Data for the task:
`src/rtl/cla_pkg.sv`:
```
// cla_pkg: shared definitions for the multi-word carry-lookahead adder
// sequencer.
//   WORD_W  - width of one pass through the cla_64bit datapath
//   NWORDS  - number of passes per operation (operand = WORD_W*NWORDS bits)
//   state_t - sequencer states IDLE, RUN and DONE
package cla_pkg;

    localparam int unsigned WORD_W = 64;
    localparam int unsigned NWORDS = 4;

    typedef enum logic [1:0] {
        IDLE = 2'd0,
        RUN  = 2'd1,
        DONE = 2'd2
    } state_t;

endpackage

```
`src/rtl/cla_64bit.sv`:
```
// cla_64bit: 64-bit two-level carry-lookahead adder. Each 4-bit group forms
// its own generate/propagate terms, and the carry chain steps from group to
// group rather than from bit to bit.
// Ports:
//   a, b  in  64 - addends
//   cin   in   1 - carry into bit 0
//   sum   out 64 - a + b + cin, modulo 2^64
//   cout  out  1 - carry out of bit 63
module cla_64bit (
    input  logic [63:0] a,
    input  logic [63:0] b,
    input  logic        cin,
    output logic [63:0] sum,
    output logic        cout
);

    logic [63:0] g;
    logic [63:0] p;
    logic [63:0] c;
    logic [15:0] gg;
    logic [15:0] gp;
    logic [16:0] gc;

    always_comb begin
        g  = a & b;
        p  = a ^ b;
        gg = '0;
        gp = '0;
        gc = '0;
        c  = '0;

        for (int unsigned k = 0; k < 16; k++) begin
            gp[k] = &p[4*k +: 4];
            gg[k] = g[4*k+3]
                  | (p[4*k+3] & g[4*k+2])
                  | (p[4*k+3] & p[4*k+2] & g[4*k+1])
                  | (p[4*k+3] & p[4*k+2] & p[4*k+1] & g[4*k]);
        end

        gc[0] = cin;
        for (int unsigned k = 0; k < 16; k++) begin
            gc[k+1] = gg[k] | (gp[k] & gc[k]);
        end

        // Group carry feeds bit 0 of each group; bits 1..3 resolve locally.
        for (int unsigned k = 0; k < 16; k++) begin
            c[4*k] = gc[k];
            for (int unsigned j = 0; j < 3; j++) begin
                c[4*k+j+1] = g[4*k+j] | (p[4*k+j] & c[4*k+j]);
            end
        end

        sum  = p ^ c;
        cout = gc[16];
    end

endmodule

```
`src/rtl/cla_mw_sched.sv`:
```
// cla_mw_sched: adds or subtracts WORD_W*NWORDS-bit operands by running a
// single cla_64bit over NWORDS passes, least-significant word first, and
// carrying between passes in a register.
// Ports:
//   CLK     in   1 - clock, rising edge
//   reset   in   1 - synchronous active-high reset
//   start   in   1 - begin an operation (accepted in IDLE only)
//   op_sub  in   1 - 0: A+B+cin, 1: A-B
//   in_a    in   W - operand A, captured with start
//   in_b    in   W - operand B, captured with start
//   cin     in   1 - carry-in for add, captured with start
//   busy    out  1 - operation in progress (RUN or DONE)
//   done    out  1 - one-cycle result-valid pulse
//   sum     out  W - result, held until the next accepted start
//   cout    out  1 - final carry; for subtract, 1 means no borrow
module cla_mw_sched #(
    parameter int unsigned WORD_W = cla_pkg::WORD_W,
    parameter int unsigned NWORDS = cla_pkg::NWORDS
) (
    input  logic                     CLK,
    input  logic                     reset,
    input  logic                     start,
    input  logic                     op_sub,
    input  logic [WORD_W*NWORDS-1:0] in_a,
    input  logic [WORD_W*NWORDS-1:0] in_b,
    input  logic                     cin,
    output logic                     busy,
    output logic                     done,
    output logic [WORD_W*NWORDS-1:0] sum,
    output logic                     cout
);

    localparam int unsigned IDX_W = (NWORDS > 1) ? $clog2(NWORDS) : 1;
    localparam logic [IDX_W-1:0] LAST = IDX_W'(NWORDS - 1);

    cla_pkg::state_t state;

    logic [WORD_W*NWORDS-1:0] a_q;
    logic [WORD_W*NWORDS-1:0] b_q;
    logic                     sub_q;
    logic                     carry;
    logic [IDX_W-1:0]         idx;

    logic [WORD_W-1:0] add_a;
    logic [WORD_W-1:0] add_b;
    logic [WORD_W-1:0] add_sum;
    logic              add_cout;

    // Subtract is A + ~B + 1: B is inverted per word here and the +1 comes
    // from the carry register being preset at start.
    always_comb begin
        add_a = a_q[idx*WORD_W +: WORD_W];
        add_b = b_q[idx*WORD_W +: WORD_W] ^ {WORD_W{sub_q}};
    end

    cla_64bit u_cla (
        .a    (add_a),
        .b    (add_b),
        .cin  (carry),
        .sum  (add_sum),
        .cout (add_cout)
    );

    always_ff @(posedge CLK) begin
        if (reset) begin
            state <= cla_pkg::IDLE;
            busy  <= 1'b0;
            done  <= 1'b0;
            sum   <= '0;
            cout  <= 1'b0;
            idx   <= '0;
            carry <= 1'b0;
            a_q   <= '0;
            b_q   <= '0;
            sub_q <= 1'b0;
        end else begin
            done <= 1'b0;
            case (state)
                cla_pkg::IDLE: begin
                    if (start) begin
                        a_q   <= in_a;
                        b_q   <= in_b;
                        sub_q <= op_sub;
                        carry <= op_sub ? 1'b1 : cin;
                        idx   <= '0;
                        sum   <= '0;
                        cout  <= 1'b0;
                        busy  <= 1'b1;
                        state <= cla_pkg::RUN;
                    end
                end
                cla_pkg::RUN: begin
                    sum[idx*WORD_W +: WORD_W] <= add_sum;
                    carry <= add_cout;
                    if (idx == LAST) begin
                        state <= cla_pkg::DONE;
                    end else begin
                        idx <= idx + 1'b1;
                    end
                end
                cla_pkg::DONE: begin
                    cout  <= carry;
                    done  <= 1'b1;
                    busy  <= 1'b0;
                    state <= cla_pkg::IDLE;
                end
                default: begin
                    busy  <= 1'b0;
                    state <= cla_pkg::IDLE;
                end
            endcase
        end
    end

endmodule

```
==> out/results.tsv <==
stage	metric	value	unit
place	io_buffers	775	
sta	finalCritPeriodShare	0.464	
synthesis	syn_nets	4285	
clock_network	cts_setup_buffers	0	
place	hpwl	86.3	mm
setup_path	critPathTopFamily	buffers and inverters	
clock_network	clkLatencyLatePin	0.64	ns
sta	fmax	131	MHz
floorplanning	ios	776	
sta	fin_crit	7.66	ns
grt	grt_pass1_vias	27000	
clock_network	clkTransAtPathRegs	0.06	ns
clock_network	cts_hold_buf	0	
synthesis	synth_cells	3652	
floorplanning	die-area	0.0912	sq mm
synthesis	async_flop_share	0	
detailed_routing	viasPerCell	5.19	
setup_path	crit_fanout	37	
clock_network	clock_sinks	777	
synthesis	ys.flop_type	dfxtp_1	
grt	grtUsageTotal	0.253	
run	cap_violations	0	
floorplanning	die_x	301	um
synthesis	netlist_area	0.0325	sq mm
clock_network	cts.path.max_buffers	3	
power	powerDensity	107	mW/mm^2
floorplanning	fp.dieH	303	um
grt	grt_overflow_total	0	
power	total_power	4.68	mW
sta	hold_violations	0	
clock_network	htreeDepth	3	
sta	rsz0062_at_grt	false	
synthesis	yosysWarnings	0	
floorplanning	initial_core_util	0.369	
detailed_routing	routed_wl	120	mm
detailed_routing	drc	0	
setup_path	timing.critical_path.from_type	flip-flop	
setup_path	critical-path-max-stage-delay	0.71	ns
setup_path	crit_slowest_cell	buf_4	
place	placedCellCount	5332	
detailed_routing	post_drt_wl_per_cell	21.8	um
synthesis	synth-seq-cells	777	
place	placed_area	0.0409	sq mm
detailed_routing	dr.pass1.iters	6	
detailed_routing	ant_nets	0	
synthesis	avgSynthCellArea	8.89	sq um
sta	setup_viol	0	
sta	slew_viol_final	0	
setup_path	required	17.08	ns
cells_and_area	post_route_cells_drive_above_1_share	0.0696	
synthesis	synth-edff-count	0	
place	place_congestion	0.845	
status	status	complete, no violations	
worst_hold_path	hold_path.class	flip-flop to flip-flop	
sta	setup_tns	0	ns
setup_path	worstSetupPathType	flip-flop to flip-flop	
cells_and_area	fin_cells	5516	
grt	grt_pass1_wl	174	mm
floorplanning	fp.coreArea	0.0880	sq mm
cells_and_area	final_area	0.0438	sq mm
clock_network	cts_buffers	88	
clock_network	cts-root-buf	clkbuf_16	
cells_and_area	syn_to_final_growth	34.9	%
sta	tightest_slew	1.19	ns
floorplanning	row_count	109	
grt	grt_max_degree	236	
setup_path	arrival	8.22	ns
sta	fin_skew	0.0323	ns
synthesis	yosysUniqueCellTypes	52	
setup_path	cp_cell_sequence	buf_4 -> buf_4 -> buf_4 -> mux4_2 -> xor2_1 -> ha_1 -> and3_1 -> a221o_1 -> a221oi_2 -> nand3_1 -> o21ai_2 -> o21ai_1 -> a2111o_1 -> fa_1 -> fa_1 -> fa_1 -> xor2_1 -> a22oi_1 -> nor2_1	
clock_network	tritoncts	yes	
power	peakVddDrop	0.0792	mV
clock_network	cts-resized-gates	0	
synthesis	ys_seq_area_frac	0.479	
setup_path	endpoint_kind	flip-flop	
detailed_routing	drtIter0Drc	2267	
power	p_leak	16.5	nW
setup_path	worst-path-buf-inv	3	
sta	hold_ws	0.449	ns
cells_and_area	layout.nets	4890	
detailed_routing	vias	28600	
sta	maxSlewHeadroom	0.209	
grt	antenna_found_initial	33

...

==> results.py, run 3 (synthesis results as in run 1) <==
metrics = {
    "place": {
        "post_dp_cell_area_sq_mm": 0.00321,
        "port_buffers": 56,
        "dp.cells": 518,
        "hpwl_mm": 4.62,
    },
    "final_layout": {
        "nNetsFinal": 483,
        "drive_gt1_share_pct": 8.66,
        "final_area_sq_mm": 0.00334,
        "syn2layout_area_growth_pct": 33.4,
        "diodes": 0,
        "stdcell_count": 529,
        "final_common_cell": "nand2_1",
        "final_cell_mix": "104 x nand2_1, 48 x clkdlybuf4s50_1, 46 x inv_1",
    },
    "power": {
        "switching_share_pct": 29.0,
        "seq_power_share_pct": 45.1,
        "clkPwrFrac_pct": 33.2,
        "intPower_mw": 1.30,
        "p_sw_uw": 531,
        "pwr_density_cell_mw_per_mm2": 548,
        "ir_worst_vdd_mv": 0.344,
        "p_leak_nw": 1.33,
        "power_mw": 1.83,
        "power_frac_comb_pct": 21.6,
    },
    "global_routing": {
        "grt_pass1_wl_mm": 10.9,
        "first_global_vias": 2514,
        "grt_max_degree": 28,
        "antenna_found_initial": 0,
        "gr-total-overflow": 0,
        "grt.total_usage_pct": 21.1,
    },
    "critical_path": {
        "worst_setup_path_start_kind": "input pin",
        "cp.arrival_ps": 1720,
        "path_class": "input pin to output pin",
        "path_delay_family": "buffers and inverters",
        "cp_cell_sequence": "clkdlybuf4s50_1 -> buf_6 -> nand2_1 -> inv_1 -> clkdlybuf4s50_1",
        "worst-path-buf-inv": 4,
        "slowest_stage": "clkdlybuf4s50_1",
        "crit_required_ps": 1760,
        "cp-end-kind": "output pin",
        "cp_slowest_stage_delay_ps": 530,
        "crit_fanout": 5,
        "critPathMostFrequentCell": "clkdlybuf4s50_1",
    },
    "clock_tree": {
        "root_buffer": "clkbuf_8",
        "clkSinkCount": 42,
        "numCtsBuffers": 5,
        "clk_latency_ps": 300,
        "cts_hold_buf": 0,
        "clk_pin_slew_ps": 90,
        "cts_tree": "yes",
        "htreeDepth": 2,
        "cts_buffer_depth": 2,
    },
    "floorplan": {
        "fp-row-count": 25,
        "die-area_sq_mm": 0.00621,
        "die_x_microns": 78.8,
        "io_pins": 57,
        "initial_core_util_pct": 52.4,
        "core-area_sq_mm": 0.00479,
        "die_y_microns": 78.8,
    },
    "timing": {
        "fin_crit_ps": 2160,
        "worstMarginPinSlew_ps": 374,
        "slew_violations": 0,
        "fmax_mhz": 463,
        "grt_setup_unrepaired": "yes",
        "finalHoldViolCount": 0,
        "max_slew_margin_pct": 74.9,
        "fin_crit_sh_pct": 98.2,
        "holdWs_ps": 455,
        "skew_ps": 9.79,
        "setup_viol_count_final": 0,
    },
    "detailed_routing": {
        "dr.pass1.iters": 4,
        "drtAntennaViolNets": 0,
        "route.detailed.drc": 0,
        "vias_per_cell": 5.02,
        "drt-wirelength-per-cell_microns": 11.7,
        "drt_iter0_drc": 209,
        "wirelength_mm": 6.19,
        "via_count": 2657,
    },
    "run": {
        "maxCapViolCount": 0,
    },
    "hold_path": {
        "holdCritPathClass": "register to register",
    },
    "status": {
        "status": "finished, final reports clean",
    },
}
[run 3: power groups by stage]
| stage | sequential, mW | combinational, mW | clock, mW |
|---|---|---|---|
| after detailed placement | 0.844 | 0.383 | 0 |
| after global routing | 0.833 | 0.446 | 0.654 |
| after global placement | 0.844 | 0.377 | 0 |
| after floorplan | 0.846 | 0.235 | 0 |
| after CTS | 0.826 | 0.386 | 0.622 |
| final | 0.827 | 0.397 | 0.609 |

* * *

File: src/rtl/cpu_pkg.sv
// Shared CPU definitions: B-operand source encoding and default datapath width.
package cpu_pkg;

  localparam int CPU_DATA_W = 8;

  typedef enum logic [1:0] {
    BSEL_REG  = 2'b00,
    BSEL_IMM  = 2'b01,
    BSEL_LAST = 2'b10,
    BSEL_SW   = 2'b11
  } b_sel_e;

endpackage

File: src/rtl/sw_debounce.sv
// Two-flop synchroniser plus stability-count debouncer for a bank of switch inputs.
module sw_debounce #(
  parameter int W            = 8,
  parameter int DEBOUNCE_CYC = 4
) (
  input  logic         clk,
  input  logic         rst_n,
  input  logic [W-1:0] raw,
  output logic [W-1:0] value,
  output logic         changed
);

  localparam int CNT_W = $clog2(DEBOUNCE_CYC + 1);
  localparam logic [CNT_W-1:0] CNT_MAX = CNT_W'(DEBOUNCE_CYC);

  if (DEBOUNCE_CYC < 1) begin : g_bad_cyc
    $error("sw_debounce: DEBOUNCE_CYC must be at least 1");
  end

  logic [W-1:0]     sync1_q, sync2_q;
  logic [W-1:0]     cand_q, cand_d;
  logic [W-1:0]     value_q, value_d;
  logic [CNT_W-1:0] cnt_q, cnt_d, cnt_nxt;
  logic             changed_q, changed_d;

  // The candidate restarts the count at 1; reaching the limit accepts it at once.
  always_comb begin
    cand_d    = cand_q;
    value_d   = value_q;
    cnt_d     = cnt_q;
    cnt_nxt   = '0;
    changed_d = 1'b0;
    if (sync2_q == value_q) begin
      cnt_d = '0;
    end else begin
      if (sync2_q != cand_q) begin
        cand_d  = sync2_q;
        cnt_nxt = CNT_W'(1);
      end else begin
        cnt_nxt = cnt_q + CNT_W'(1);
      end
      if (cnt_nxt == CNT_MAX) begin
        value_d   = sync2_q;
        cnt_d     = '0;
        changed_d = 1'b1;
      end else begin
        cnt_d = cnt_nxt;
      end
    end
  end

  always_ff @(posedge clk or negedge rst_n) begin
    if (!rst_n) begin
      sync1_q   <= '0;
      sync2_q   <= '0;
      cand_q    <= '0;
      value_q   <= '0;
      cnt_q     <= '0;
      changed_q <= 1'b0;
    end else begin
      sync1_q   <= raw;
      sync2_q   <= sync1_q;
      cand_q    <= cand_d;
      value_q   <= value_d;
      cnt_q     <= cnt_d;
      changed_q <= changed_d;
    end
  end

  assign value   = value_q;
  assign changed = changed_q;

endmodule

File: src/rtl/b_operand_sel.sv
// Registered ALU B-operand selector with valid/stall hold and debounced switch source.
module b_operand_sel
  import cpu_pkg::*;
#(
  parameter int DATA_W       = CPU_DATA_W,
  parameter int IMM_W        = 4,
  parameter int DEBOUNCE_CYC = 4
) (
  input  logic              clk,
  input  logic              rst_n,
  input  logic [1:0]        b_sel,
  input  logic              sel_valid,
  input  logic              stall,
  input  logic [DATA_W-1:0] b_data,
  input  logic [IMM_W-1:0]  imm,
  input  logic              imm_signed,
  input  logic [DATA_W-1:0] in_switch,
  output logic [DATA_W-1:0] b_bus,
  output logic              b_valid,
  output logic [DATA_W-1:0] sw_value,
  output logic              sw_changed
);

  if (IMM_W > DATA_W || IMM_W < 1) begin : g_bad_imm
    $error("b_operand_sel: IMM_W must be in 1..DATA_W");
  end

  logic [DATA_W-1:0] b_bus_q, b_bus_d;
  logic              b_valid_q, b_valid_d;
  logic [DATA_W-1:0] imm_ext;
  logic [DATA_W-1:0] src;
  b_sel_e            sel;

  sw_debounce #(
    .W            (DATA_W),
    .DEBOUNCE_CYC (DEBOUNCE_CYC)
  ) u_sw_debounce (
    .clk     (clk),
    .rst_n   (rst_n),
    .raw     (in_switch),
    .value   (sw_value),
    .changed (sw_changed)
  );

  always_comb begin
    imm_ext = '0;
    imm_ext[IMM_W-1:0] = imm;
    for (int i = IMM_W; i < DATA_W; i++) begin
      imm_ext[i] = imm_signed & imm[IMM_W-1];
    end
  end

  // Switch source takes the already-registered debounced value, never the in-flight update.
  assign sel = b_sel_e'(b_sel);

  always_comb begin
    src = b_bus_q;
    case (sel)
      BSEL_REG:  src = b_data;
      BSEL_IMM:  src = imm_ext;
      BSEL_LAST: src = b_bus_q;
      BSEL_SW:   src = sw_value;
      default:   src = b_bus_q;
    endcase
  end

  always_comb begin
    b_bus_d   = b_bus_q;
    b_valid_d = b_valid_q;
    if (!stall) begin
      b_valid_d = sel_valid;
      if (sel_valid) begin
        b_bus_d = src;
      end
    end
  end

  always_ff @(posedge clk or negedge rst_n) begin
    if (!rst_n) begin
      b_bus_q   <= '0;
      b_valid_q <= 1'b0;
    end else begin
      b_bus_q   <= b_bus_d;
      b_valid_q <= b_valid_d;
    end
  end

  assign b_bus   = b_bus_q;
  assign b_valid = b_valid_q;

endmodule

Work required: Search the data above for the string "adder" and return every line that has it.

Solution below:
// cla_pkg: shared definitions for the multi-word carry-lookahead adder
// cla_64bit: 64-bit two-level carry-lookahead adder. Each 4-bit group forms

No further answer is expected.